Data to use =>
>>>>>

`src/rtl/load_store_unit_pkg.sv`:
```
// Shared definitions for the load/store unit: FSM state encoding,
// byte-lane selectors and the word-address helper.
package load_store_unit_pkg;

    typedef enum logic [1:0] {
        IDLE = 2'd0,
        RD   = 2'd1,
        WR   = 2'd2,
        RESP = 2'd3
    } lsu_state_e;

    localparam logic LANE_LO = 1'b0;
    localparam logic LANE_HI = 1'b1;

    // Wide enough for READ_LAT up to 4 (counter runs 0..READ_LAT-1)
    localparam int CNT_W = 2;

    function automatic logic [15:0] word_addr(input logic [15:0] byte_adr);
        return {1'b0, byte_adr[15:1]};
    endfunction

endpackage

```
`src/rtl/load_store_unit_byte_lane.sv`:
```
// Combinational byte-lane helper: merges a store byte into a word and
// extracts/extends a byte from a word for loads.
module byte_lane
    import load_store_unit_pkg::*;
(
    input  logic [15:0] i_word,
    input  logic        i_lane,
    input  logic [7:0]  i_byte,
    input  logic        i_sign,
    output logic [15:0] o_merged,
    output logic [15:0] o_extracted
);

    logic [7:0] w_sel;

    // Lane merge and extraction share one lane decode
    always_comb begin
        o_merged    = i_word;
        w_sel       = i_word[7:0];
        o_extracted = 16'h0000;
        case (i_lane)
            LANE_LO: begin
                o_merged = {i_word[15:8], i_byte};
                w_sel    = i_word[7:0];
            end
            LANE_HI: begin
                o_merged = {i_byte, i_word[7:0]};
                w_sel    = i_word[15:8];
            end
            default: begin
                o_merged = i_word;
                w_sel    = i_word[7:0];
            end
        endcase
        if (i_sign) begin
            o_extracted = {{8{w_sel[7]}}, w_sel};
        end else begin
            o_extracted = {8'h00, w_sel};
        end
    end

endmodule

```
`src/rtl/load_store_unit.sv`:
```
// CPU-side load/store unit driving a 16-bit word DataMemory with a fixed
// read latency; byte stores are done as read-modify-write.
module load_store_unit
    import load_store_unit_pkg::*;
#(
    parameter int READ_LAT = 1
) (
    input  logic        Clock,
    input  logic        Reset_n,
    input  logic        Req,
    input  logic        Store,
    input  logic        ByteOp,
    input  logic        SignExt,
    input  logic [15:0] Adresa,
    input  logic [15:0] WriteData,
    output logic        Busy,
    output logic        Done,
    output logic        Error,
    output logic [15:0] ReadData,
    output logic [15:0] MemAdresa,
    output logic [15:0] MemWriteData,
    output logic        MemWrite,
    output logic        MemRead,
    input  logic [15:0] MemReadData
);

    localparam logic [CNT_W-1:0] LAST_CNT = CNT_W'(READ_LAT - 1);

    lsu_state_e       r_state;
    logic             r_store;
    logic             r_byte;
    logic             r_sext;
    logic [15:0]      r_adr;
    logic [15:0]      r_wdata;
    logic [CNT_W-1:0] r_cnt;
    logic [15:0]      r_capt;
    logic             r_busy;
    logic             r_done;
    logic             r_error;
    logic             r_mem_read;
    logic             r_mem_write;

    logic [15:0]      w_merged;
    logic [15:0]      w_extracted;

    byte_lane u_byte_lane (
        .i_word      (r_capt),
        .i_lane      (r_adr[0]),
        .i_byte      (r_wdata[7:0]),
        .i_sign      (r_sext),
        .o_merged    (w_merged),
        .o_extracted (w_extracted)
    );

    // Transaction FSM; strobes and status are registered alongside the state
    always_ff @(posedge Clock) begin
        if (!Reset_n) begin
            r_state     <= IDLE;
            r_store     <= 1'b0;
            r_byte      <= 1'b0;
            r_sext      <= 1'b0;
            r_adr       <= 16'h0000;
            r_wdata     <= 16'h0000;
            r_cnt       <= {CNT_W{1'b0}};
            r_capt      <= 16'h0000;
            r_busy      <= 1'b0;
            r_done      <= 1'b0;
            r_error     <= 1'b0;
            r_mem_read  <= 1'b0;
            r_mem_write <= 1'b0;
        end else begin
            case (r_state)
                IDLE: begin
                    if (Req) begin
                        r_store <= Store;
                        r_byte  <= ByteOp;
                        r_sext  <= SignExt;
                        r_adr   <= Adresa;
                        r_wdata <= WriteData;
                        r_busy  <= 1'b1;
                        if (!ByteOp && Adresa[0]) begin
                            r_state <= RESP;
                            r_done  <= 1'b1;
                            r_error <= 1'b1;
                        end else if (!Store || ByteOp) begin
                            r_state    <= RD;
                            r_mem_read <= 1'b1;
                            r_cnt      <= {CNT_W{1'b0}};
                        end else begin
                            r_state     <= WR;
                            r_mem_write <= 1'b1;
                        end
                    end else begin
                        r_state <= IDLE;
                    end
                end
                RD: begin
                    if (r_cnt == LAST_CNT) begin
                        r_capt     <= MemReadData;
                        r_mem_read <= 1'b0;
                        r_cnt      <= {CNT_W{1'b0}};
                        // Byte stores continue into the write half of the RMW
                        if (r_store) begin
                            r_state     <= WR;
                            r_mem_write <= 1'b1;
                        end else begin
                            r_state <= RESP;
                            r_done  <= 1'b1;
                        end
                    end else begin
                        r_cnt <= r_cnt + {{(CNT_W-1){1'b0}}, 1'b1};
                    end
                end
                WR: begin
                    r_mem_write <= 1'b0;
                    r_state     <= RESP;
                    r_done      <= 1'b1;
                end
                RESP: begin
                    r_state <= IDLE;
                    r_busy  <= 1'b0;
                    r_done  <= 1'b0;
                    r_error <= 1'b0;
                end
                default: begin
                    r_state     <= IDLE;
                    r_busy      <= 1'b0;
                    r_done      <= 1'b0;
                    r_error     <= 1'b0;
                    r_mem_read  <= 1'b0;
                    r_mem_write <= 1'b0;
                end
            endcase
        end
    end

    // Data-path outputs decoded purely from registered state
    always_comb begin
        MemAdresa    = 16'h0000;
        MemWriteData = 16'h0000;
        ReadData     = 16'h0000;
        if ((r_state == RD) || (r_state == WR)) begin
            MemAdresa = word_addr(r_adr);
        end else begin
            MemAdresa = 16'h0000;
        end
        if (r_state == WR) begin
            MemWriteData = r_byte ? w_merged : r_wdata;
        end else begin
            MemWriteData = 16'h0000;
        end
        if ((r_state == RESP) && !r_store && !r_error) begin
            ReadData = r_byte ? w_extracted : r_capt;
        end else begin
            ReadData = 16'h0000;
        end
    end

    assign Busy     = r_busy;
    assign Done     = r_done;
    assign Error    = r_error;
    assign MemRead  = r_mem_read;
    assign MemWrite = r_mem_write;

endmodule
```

<<<<<
>>>>>

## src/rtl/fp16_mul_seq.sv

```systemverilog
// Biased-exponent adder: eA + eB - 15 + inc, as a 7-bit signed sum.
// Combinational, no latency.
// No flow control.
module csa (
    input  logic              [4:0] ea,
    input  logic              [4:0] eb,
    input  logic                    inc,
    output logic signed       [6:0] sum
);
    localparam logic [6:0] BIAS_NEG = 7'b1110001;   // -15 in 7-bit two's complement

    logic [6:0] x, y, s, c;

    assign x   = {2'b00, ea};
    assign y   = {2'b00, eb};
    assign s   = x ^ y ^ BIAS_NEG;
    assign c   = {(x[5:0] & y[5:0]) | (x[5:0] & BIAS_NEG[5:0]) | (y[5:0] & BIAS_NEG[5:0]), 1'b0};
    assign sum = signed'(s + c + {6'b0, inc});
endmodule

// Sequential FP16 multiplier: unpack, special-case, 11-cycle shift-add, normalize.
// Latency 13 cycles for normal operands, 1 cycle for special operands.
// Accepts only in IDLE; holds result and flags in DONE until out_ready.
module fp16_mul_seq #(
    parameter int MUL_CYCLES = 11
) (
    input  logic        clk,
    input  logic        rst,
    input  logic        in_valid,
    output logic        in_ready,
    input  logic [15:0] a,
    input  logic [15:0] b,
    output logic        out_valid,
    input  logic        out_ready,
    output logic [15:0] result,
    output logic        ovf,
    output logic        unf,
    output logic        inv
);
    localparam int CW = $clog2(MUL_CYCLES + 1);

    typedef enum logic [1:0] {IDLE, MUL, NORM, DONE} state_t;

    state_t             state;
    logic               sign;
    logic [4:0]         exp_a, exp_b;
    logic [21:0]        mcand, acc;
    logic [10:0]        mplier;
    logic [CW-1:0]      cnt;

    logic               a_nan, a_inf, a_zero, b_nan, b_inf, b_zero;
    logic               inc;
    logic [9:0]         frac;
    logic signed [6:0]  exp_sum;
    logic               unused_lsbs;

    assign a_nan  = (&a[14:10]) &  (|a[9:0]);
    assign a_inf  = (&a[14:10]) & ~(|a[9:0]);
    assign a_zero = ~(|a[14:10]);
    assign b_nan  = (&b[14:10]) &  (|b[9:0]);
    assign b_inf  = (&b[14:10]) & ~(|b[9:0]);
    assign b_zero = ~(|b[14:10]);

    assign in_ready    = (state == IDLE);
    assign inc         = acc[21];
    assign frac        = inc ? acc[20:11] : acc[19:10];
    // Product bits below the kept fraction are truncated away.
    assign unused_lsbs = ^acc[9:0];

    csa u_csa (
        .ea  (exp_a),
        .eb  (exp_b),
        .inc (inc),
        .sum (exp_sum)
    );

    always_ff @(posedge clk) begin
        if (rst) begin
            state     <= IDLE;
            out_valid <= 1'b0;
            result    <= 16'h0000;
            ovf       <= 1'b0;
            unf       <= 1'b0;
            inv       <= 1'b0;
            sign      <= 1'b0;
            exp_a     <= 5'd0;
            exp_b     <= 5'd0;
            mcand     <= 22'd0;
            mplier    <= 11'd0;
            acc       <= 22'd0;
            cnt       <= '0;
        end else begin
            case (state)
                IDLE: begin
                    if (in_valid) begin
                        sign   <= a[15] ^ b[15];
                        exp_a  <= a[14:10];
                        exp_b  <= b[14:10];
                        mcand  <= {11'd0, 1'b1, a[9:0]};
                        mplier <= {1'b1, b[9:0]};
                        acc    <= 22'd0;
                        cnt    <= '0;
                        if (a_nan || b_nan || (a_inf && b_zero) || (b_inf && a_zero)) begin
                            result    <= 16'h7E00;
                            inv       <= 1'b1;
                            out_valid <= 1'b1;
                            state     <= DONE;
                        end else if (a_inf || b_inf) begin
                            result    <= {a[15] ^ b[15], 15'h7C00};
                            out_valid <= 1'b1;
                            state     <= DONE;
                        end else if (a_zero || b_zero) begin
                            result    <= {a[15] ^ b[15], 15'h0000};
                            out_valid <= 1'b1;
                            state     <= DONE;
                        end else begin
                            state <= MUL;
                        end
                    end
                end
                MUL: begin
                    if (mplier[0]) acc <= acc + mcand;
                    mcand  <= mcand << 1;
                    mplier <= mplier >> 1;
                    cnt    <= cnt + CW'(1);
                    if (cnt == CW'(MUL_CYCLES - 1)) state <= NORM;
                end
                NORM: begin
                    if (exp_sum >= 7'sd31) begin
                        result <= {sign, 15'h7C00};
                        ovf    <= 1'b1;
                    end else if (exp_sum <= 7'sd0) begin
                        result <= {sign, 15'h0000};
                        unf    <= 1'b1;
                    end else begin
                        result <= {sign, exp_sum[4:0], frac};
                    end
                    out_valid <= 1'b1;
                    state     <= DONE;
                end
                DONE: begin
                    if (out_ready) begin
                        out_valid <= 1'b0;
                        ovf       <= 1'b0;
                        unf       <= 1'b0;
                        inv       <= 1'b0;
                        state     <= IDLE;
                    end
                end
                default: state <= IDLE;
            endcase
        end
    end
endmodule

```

<<<<<
>>>>>

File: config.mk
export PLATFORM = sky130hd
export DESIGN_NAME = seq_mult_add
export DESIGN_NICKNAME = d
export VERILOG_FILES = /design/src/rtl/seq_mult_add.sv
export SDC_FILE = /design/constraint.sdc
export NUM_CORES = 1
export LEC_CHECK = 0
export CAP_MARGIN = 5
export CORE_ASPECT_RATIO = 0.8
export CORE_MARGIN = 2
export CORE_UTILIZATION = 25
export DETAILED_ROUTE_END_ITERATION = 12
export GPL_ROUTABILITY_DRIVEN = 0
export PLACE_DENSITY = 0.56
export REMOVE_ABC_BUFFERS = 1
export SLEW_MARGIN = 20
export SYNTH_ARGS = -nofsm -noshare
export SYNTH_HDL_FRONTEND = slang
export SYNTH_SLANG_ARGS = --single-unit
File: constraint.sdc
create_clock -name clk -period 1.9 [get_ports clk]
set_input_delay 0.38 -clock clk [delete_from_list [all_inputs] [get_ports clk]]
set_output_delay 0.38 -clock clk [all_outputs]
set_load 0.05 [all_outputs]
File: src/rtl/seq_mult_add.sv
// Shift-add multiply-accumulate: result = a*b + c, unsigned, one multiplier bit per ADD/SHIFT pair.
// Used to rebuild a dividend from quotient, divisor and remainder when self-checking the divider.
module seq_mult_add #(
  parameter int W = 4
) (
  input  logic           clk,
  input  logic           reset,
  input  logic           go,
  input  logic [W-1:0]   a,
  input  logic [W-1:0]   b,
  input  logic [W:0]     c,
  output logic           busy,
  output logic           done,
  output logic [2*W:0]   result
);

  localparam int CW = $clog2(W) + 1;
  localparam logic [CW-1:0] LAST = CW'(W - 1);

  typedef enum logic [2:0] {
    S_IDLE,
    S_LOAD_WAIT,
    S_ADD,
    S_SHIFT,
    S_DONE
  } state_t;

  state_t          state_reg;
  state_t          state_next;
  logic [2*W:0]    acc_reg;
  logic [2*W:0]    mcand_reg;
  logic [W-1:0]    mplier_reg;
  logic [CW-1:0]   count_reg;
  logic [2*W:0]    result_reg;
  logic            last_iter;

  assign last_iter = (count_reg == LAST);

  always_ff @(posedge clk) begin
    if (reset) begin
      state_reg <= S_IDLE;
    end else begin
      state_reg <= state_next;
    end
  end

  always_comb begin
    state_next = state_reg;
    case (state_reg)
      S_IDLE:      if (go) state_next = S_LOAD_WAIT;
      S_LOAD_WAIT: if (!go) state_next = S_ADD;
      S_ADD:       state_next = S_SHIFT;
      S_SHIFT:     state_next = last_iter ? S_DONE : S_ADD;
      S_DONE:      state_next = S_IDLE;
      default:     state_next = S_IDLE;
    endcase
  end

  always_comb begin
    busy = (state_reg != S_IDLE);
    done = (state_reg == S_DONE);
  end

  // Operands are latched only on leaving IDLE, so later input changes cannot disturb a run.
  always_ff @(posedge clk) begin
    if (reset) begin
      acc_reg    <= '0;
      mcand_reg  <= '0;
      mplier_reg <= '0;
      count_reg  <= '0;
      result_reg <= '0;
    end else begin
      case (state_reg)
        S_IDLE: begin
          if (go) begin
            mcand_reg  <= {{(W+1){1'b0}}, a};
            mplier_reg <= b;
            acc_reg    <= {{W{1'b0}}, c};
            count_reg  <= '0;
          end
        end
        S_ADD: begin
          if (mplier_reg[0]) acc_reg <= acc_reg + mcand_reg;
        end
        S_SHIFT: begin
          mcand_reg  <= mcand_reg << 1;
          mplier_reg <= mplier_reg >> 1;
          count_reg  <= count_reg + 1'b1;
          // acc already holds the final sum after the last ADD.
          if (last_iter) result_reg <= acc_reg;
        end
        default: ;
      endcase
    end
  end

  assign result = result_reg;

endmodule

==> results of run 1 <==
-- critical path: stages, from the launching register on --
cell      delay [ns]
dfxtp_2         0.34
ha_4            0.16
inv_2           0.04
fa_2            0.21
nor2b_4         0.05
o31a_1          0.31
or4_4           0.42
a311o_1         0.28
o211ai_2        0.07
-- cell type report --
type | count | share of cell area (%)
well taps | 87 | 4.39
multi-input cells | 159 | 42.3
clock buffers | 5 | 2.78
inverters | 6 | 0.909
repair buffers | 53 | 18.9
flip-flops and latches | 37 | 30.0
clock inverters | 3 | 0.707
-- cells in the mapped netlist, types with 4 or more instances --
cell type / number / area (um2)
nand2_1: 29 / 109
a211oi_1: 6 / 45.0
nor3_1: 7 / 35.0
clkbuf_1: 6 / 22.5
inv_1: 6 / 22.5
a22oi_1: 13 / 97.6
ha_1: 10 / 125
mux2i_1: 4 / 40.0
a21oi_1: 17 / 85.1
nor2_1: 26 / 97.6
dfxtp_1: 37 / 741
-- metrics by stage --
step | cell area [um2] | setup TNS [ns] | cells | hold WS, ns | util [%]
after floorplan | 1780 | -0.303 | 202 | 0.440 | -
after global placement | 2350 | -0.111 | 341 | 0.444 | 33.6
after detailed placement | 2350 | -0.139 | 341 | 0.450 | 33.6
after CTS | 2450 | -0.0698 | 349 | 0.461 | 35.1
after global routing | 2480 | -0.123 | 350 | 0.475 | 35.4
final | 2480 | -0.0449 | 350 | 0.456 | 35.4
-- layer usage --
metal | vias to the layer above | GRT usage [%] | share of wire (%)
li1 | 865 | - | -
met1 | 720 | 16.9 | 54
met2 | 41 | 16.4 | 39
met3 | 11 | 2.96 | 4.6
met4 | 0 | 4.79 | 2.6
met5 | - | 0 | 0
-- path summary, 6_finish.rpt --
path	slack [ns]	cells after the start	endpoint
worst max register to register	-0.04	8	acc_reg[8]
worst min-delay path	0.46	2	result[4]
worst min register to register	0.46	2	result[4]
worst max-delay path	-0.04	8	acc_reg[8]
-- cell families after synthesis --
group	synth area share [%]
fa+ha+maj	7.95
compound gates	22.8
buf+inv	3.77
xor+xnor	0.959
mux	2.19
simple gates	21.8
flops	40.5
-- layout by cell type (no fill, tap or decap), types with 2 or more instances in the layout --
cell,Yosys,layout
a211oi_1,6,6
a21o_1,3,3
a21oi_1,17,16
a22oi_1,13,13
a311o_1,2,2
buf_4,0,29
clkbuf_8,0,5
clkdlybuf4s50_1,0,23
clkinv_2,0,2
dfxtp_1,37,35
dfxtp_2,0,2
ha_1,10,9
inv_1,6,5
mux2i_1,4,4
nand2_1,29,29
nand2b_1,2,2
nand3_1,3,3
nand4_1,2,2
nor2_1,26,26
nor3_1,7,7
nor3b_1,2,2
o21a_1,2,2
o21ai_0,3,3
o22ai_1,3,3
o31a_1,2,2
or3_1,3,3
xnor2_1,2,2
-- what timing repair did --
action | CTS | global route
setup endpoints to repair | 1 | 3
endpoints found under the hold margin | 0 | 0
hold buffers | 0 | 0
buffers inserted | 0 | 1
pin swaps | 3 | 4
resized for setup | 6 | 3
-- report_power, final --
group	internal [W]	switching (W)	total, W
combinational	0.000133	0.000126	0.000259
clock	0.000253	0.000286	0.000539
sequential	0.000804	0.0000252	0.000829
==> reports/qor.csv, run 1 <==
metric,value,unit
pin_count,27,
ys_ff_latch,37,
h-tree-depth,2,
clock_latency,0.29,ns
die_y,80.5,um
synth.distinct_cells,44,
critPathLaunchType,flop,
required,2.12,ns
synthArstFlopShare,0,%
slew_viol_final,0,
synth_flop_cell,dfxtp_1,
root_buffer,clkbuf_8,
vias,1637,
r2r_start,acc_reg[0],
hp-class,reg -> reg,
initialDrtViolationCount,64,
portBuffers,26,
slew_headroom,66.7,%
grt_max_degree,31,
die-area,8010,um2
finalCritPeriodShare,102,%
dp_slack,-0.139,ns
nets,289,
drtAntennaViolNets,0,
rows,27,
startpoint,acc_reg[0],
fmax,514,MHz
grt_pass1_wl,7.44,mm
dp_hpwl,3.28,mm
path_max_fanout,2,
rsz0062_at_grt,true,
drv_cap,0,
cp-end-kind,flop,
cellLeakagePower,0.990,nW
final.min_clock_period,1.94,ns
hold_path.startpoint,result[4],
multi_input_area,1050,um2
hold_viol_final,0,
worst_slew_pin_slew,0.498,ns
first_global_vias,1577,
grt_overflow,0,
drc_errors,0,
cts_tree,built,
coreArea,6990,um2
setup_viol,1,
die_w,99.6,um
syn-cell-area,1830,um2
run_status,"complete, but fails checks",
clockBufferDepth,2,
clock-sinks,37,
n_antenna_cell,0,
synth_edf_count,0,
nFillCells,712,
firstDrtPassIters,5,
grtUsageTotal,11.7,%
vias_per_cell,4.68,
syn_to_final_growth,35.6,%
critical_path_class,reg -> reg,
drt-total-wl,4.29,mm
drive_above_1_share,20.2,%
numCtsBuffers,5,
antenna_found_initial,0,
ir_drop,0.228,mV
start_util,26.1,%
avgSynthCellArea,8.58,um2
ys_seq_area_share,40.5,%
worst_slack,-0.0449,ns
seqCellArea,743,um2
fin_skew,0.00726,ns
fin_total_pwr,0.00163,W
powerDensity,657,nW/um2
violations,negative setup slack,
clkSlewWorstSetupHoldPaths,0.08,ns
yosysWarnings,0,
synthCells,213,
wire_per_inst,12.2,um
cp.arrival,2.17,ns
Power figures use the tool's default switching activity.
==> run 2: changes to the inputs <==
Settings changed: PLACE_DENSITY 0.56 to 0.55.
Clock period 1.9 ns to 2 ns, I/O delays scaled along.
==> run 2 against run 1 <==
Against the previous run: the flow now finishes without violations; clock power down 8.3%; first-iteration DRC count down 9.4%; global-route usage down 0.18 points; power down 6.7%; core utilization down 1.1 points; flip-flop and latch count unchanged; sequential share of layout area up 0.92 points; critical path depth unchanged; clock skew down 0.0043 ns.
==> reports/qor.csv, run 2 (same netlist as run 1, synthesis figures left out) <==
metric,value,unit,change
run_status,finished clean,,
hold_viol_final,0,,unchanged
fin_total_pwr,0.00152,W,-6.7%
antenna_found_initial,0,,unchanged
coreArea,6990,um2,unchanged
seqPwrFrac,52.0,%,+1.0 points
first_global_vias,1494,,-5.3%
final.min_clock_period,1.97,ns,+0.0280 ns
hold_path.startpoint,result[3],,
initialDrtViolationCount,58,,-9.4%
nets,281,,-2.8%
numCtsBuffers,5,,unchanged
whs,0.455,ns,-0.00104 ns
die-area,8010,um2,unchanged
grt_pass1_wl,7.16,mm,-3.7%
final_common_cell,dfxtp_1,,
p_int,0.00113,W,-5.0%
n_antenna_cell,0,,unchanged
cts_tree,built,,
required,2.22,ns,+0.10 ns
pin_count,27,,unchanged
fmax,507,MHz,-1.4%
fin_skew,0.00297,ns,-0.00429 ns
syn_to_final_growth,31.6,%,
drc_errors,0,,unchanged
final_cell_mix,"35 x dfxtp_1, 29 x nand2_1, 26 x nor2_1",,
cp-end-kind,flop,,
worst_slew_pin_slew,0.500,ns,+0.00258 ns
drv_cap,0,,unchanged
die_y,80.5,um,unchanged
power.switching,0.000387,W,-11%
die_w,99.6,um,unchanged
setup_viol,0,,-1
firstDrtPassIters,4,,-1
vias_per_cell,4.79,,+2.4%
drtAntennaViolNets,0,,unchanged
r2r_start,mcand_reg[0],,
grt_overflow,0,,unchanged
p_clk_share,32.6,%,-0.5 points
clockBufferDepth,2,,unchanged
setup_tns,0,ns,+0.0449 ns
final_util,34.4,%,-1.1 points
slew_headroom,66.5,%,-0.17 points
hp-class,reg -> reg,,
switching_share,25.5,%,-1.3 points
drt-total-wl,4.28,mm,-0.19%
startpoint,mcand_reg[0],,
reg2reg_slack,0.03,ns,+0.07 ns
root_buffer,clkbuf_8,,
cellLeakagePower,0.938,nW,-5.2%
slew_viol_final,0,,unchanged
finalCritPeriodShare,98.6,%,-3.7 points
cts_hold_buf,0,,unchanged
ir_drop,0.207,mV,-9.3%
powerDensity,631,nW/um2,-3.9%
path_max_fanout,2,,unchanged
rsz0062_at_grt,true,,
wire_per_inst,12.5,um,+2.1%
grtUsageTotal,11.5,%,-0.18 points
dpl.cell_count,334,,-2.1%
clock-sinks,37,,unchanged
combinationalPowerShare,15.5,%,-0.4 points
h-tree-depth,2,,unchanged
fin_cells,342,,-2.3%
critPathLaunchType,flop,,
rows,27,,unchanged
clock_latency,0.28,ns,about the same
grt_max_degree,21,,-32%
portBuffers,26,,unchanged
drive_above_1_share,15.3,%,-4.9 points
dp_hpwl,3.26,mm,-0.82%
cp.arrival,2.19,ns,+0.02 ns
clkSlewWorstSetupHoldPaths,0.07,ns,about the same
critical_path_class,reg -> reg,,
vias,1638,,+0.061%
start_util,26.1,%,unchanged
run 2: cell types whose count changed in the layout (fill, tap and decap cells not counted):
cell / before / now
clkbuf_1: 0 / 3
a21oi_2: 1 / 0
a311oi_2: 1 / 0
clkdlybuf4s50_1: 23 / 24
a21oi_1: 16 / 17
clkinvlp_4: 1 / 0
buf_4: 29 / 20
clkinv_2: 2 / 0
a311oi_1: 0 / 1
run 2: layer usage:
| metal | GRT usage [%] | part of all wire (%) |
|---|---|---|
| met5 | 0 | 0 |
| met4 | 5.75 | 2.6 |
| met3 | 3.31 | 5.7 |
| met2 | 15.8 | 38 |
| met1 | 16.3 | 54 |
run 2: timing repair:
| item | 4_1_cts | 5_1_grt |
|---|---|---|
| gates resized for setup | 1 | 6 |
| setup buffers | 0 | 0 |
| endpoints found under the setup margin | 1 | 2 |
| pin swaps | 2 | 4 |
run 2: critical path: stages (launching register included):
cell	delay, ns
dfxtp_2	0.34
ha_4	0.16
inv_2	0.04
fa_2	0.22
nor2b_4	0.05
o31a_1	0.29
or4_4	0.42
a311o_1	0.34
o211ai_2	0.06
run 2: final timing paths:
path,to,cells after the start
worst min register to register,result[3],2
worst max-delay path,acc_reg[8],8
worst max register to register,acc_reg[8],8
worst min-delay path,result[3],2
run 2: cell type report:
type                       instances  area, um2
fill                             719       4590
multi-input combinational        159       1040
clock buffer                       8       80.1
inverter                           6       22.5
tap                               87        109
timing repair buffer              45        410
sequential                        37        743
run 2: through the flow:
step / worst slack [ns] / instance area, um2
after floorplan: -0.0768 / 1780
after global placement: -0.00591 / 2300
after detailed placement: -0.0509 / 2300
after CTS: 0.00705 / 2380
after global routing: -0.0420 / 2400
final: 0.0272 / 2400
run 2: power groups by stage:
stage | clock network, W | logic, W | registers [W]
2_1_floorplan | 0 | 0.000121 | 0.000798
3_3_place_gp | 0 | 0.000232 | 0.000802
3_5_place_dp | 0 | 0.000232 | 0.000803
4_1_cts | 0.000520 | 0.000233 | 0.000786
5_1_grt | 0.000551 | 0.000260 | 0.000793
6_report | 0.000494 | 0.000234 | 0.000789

<<<<<

Work instructions => Given the data above, which lines hold the string "step"? Return them.

Response box =>
step | cell area [um2] | setup TNS [ns] | cells | hold WS, ns | util [%]
step / worst slack [ns] / instance area, um2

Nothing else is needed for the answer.